1996-03-01 - Re: Chaff in the Channel (Stealth PGP work)

Header Data

From: Adam Shostack <adam@lighthouse.homeport.org>
To: nelson@santafe.edu (Nelson Minar)
Message Hash: 7f1b591cbd58f6fb2110331f917d8cfea09235c0267947f4bc3a2650ad54a3ab
Message ID: <199603010515.AAA10937@homeport.org>
Reply To: <199603010418.VAA02087@nelson.santafe.edu>
UTC Datetime: 1996-03-01 05:39:55 UTC
Raw Date: Fri, 1 Mar 1996 13:39:55 +0800

Raw message

From: Adam Shostack <adam@lighthouse.homeport.org>
Date: Fri, 1 Mar 1996 13:39:55 +0800
To: nelson@santafe.edu (Nelson Minar)
Subject: Re: Chaff in the Channel (Stealth PGP work)
In-Reply-To: <199603010418.VAA02087@nelson.santafe.edu>
Message-ID: <199603010515.AAA10937@homeport.org>
MIME-Version: 1.0
Content-Type: text

	Stenography is torn between a (reasonable) desire for secrecy
in order to gain security by making it harder to detect your noise
patterns, and the need for correspondants to agree on a standard.
(This agreement made harder by cross platform issues.)

	However, I suspect that the ideal would be like cryptography:
Assume the enemy knows everything about your system but the keys.
Thus, your gifs need to look like normal gifs in the lsb.  Your audio
needs to have normal levels of hiss in it.  Etc.

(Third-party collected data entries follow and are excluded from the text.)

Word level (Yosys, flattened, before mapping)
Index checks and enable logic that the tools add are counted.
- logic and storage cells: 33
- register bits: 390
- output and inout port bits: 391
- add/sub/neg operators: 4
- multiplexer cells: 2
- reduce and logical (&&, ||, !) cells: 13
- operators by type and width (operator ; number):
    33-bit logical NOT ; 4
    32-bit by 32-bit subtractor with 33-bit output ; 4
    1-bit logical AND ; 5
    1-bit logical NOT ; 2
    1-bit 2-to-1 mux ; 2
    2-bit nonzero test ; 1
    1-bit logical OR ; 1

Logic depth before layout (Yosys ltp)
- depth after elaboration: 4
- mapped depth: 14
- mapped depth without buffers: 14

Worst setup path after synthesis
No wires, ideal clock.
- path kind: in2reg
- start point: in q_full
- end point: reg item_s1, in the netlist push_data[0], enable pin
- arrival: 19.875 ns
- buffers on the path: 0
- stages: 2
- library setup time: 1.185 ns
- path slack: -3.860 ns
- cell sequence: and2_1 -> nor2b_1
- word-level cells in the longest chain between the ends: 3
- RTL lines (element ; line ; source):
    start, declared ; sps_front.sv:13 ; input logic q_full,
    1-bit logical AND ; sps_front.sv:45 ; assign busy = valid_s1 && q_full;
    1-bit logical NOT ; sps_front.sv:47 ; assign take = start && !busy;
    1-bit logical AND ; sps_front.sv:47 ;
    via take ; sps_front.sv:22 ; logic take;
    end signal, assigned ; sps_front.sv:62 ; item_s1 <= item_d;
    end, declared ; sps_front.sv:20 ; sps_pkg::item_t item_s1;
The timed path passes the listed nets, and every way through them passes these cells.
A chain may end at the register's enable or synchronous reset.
`config.mk`:
```
export PLATFORM = sky130hd
export DESIGN_NAME = xor_checked_packet_deframer_flat
export DESIGN_NICKNAME = d
export VERILOG_FILES = /design/src/xcpd_pkg.sv /design/src/xcpd_item_if.sv /design/src/xcpd_result_if.sv /design/src/xcpd_front.sv /design/src/xcpd_back.sv /design/src/xor_checked_packet_deframer.sv /design/src/flat_wrapper.sv
export SDC_FILE = /design/constraint.sdc
export NUM_CORES = 2
export LEC_CHECK = 0
export BUFFER_PORTS_ARGS = -buffer_cell sky130_fd_sc_hd__buf_2
export CAP_MARGIN = 20
export CORE_AREA = 2 2 391 393
export CTS_CLUSTER_DIAMETER = 30
export CTS_CLUSTER_SIZE = 8
export DETAILED_ROUTE_END_ITERATION = 10
export DIE_AREA = 0 0 393 395
export GPL_ROUTABILITY_DRIVEN = 0
export PLACE_DENSITY = 0.52
export SYNTH_ARGS = -nofsm -noshare
export SYNTH_HDL_FRONTEND = slang
export SYNTH_SLANG_ARGS = --single-unit
export TNS_END_PERCENT = 5
```
`constraint.sdc`:
```
create_clock -name i_clk -period 7.85 [get_ports i_clk]
set_clock_uncertainty 0.05 [all_clocks]
set_input_delay 0.785 -clock i_clk [delete_from_list [all_inputs] [get_ports i_clk]]
set_output_delay 0.785 -clock i_clk [all_outputs]
set_load 0.03 [all_outputs]
```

	When actually using stego, theres no need to publicise your
choise of stego methods.  But when desinging a system, your opponent
should be assumed to understand it.


Nelson Minar wrote:

| I've got some specific ideas, but am a bit nervous about talking about
| them because of intellectual property issues. Also, I'm not convinced
| that unlike cryptography, some extra security can be maintained in a
| steganographic system by not disclosing the way it works. I haven't
| resolved these concerns, but would be happy to engage in some
| metadiscussion about them.

"It is seldom that liberty of any kind is lost all at once."